======== DATA TO PROCESS ========
`src/rtl/synchro_cmd_debouncer.sv`:
```
// Two-button command front end for synchro_register.
// Synchronise, debounce, arbitrate and count accepted commands.
module synchro_cmd_debouncer_fsm #(
  parameter int DEBOUNCE_CYCLES = 4
) (
  input  logic clk,
  input  logic rst,
  input  logic s,
  output logic db
);

  localparam int CW = (DEBOUNCE_CYCLES > 1) ? $clog2(DEBOUNCE_CYCLES) : 1;
  localparam logic [CW-1:0] LAST = CW'(DEBOUNCE_CYCLES - 1);

  localparam logic [1:0] LOW       = 2'd0;
  localparam logic [1:0] RISE_WAIT = 2'd1;
  localparam logic [1:0] HIGH      = 2'd2;
  localparam logic [1:0] FALL_WAIT = 2'd3;

  logic [1:0]    state;
  logic [1:0]    state_nxt;
  logic [CW-1:0] cnt;
  logic [CW-1:0] cnt_nxt;

  always_comb begin
    state_nxt = state;
    cnt_nxt   = cnt;
    case (state)
      LOW: begin
        if (s) begin
          state_nxt = RISE_WAIT;
          cnt_nxt   = '0;
        end
      end
      RISE_WAIT: begin
        if (!s) begin
          state_nxt = LOW;
        end else if (cnt == LAST) begin
          state_nxt = HIGH;
        end else begin
          cnt_nxt = cnt + 1'b1;
        end
      end
      HIGH: begin
        if (!s) begin
          state_nxt = FALL_WAIT;
          cnt_nxt   = '0;
        end
      end
      FALL_WAIT: begin
        if (s) begin
          state_nxt = HIGH;
        end else if (cnt == LAST) begin
          state_nxt = LOW;
        end else begin
          cnt_nxt = cnt + 1'b1;
        end
      end
      default: begin
        state_nxt = LOW;
        cnt_nxt   = '0;
      end
    endcase
  end

  always_ff @(posedge clk or posedge rst) begin
    if (rst) begin
      state <= LOW;
      cnt   <= '0;
    end else begin
      state <= state_nxt;
      cnt   <= cnt_nxt;
    end
  end

  // Level stays asserted while a release is still being qualified
  assign db = (state == HIGH) || (state == FALL_WAIT);

endmodule

module synchro_cmd_debouncer #(
  parameter int DEBOUNCE_CYCLES = 4,
  parameter int CNT_W           = 8
) (
  input  logic             CLK,
  input  logic             RESET,
  input  logic             BTN_Z,
  input  logic             BTN_O,
  output logic             ZEROES,
  output logic             ONES,
  output logic             CONFLICT,
  output logic [CNT_W-1:0] EVT_CNT
);

  logic [1:0] sync_z;
  logic [1:0] sync_o;
  logic       db_z;
  logic       db_o;
  logic       zeroes_nxt;
  logic       ones_nxt;
  logic       conflict_nxt;
  logic       evt;

  always_ff @(posedge CLK or posedge RESET) begin
    if (RESET) begin
      sync_z <= '0;
      sync_o <= '0;
    end else begin
      sync_z <= {sync_z[0], BTN_Z};
      sync_o <= {sync_o[0], BTN_O};
    end
  end

  synchro_cmd_debouncer_fsm #(
    .DEBOUNCE_CYCLES(DEBOUNCE_CYCLES)
  ) u_db_z (
    .clk(CLK),
    .rst(RESET),
    .s  (sync_z[1]),
    .db (db_z)
  );

  synchro_cmd_debouncer_fsm #(
    .DEBOUNCE_CYCLES(DEBOUNCE_CYCLES)
  ) u_db_o (
    .clk(CLK),
    .rst(RESET),
    .s  (sync_o[1]),
    .db (db_o)
  );

  // No priority: simultaneous presses drop both commands
  always_comb begin
    ones_nxt     = db_o & ~db_z;
    zeroes_nxt   = db_z & ~db_o;
    conflict_nxt = db_z & db_o;
    evt          = (ones_nxt & ~ONES) | (zeroes_nxt & ~ZEROES);
  end

  always_ff @(posedge CLK or posedge RESET) begin
    if (RESET) begin
      ZEROES   <= 1'b0;
      ONES     <= 1'b0;
      CONFLICT <= 1'b0;
      EVT_CNT  <= '0;
    end else begin
      ZEROES   <= zeroes_nxt;
      ONES     <= ones_nxt;
      CONFLICT <= conflict_nxt;
      if (evt) begin
        EVT_CNT <= EVT_CNT + 1'b1;
      end
    end
  end

endmodule

```
`config.mk`:
```
export PLATFORM = sky130hd
export DESIGN_NAME = synchro_cmd_debouncer
export DESIGN_NICKNAME = d
export VERILOG_FILES = /design/src/rtl/synchro_cmd_debouncer.sv
export SDC_FILE = /design/constraint.sdc
export NUM_CORES = 1
export LEC_CHECK = 0
export BUFFER_PORTS_ARGS = -buffer_cell sky130_fd_sc_hd__buf_2
export CAP_MARGIN = 10
export CORE_ASPECT_RATIO = 1.25
export CORE_MARGIN = 2
export CORE_UTILIZATION = 40
export DETAILED_ROUTE_END_ITERATION = 6
export PLACE_DENSITY = 0.72
export SYNTH_ARGS = -nofsm -noshare
export SYNTH_HDL_FRONTEND = slang
export SYNTH_SLANG_ARGS = --single-unit
```
`constraint.sdc`:
```
create_clock -name CLK -period 3 [get_ports CLK]
set_input_delay 0.3 -clock CLK [delete_from_list [all_inputs] [get_ports CLK]]
set_output_delay 0.3 -clock CLK [all_outputs]
set_load 0.03 [all_outputs]
```
# [Yosys cells after proc, flatten, opt, wreduce, memory -nomap -nowiden]
# Index checks and enable logic that the tools add are counted.
[op_classes] bitwise=10 n_reduce_logical=8 add_sub_neg=3 n_eq_ne=20 n_mux=26
[ops] cell="two-way mux 2 bit" n=22
[ops] cell="one-hot mux 2 bit (4 select lines)" n=4
[ops] cell="inequality test 2 bit, second input constant" n=8
[ops] cell="AND reduction 4 bit" n=4
[ops] cell="== test 2 bit, second input constant" n=6
[ops] cell="inequality test 3 x 2 -> 1 bit, second input constant" n=4
[ops] cell="adder 8 x 1 -> 8 bit, second input constant" n=1
[ops] cell="bitwise AND 1 bit" n=5
[ops] cell="adder 2 x 1 -> 2 bit, second input constant" n=2
[ops] cell="== test 2 x 1 -> 1 bit, second input constant" n=2
[ops] cell="zero test 2 bit" n=2
[ops] cell="inverter 1 bit" n=4
[ops] cell="logical OR 1 bit" n=2
[ops] cell="OR 1 bit" n=1
[word_totals] register_bits=23 wordCells=77 in_bits=4

# [Longest topological paths before layout]
[depth] word_depth=6 mapped_depth=4 depth_no_buf=4

# [By module]
# A second synthesis with hierarchy kept.
[hier_totals] hier_cells=78 hier_area_um2=1008.5
[modules_own_cells] module="synchro_cmd_debouncer" n_inst=1 seq_area_each_um2=375.4 cells_per_inst=41 area_each_um2=614.3
[modules_own_cells] module="synchro_cmd_debouncer_fsm (u_db_z)" n_inst=1 seq_area_each_um2=100.1 cells_per_inst=20 area_each_um2=202.7
[modules_own_cells] module="synchro_cmd_debouncer_fsm (u_db_o)" n_inst=1 seq_area_each_um2=100.1 cells_per_inst=17 area_each_um2=191.4

# [Least setup slack after synthesis]
# No wires, ideal clock.
[synth_path] path_type="reg-to-reg" from="reg ZEROES" to="reg EVT_CNT[1]" setup_slack_ns=1.681 setup_time_ns=0.125 period_less_slack_ns=1.319 path_stages_with_launch=4 arrival_ns=1.194 cell_sequence="dfrtp_1 -> nor3b_4 -> nor2_2 -> mux2_4"
[synth_between] elab_chain_len=3
[synth_rtl] item="start, declared" line_no="89" source="output logic ZEROES,"
[synth_rtl] item="start signal, assigned" line_no="147" source="ZEROES <= zeroes_nxt;"
[synth_rtl] item="inverter 1 bit" line_no="137" source="evt = (ones_nxt & ~ONES) | (zeroes_nxt & ~ZEROES);"
[synth_rtl] item="bitwise AND 1 bit" line_no="137"
[synth_rtl] item="OR 1 bit" line_no="137"
[synth_rtl] item="end signal, assigned" line_no="151" source="EVT_CNT <= EVT_CNT + 1'b1;"
[synth_rtl] item="end, declared" line_no="92" source="output logic [CNT_W-1:0] EVT_CNT"
# Every way passes these cells.
# A chain may end at the register's enable or synchronous reset.

==> results.toml <==
[synth]
yosys_register_bits = 23
ys_top_cells_by_count = "23 x dfrtp_1, 9 x xnor2_1, 6 x nand2_1, 6 x o21ai_1, 4 x a22o_1"
synth_cell_types = 20
synth.most_common_cell = "dfrtp_1"
syn_area_sq_um = 981
synth_flop_cell = "dfrtp_1"
netlist.area_leader.share_pct = 58.7
synth_top_cell_by_area = "dfrtp_1"
syn-num-nets = 81
synth_enable_flop_cells = 0
synthCells = 74
ys_seq_area_share_pct = 58.7
synth_area_per_cell_sq_um = 13.3
synth_area_leaders = "dfrtp_1 59%, xnor2_1 8.0%, ha_1 3.8%"
ys_async_sr_fraction_pct = 100
yosysWarnings = 0

[sta]
hold_ws_ps = 93.8
setup_ws_ps = 1620
rsz0062_at_grt = "no"
maxSlewHeadroom_pct = 45.0
timing.final.crit_share_pct = 46.1
hold_violations = 0
post-route-min-period_ps = 1380
skew_ps = 6.06
setup_violations = 0
tightest_slew_ps = 824
fmax_ghz = 0.723
slew_viol_final = 0
tns_ps = 0

[placed_design]
pre_cts_ws_ps = 1620
io_buffer_count = 14
gp_congestion = 0.708
hpwl_mm = 1.12

[floorplan]
die_w_microns = 48.3
rows = 20
core_area_sq_mm = 0.00238
initial_utilization_pct = 41.3
pin_count = 15
die_area_sq_mm = 0.00287
die_y_microns = 59.4

[run]
max_cap_violations = 0

[setup_path]
cp_data_required_time_ps = 3200
path_class = "reg -> reg"
slowest_delay_ps = 500
critPathArrivalTime_ps = 1580
crit_chain = "nor3b_4 -> nor2_2 -> mux2_4"
cp-start-kind = "flip-flop"
critPathMaxFanout = 7
endpoint_kind = "flip-flop"
cpMaxStageDelayCell = "dfrtp_1"

[detailed_routing]
wirelength_mm = 1.53
num_vias = 622
wl_per_cell_microns = 12.2
ant_nets = 0
dr.pass1.iters = 4
detail_route.vias_per_cell = 4.98
drt_iter0_markers = 4
drc = 0

[global_route]
grt_pass1_wl_mm = 2.70
grt_max_degree = 24
grt_remaining_overflow = 0
antenna_found_initial = 0
grtUsageTotal_pct = 13.6
grt_pass1_vias = 625

[cells_and_area]
n_fill_cell = 214
drive_gt1_share_pct = 30.4
n_antenna_cell = 0
area_growth_pct = 14.0
fin_nets = 100

[clocking]
clk_latency_ps = 300
cts_htree_levels = 1
cts_resized = 0
hold_buffers = 0
numClockSinks = 23
cts_setup_buffers = 0
clock-root-buffer = "clkbuf_4"
cts_buffers = 3
path_clk_slew_ps = 120
cts.path.max_buffers = 2
cts_tree = "built"

[power_and_ir_drop]
vdd.ir_drop.worst_mv = 0.437
cellLeakagePower_nw = 0.523
power_mw = 1.16
powerDensity_mw_per_mm2 = 1030

[status]
status = "completed"

[worst_hold_path]
hold_class = "in -> reg"
==> flip-flops by register name (all words and copies together), names as in the netlist, named ones only <==
| register | flops |
|---|---|
| CONFLICT | 1 |
| EVT_CNT | 8 |
| ONES | 1 |
| ZEROES | 1 |
| sync_o | 2 |
| sync_z | 2 |
| u_db_o.cnt | 2 |
| u_db_o.state | 1 |
| u_db_z.cnt | 2 |
| u_db_z.state | 1 |
==> final cells by class <==
cell class	instances	area [sq um]	share of cell area, %
flip-flops and latches	23	576	51.5
inverters	1	3.75	0.336
well taps	33	41.3	3.69
repair buffers	14	70.1	6.26
clock buffers	4	26.3	2.35
multi-input cells	50	402	35.9
==> logic make-up after synthesis <==
kind of cell	synth area share, %
adder cells (fa/ha/maj)	3.83
flip-flops	58.7
AO/OA/AOI/OAI	11.0
AND/OR/NAND/NOR	14.3
multiplexers	3.83
buffers and inverters	0.382
XOR/XNOR	8.04
==> routing by layer <==
metal  wire length [microns]  vias up  global-route usage (%)  part of all wire [%]
met3                      65        2                    2.74                   4.3
met5                       0        -                       0                     0
met1                     671      299                    15.6                    44
li1                        -      304                       -                     -
met2                     771       17                    22.7                    51
met4                      17        0                    6.95                   1.1
==> path summary, 6_finish.rpt <==
path                       depth (start not counted)  slack [ps]         end  startpoint
min in group asynchronous                          2         140  EVT_CNT[5]       RESET
max reg2reg                                        3        1620  EVT_CNT[1]   flip-flop
min                                                1          90   sync_o[0]       BTN_O
max                                                3        1620  EVT_CNT[1]   flip-flop
max in group asynchronous                          2        2350   sync_z[0]       RESET
min reg2reg                                        0         360   sync_z[1]   sync_z[0]
==> report_power, final <==
group	switching (mW)	total (mW)	internal, mW
registers	0.122	0.535	0.413
clock network	0.0841	0.136	0.0518
logic	0.266	0.487	0.221
total	0.471	1.16	0.686
==> cells in the final DEF, fill, tap and decap left out, types with 2 or more instances in the layout <==
cell       instances
o2111ai_1          2
ha_1               3
nor3b_4            2
and4_1             2
buf_2             14
nand2b_1           2
or2_2              2
xnor2_1            9
mux2_2             2
a22o_1             4
nand2_1            6
dfrtp_1           23
o211ai_1           2
and2b_2            2
o21ai_1            6
clkbuf_4           3
a21oi_1            2
==> worst max-delay path, delay by kind of cell, from the launching register on <==
family           cells  cell delay (ps)
DFF                  1              500
muxes                1              310
and+or+nand+nor      2              480
==> stage by stage <==
stage / cell area [sq um] / utilization [%] / cells
detailed placement: 1090 / 45.9 / 121
finish: 1120 / 47.1 / 125
global route: 1120 / 47.1 / 125
CTS: 1120 / 47.1 / 125
global placement: 1090 / 45.9 / 121
floorplan: 981 / - / 74
Note: power is estimated with default switching activity, not from simulation.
========
* **TASK PROMPT**
If a line in the records above holds the string "default", copy it out.

* **EXERCISE SOLUTION**
      default: begin
Note: power is estimated with default switching activity, not from simulation.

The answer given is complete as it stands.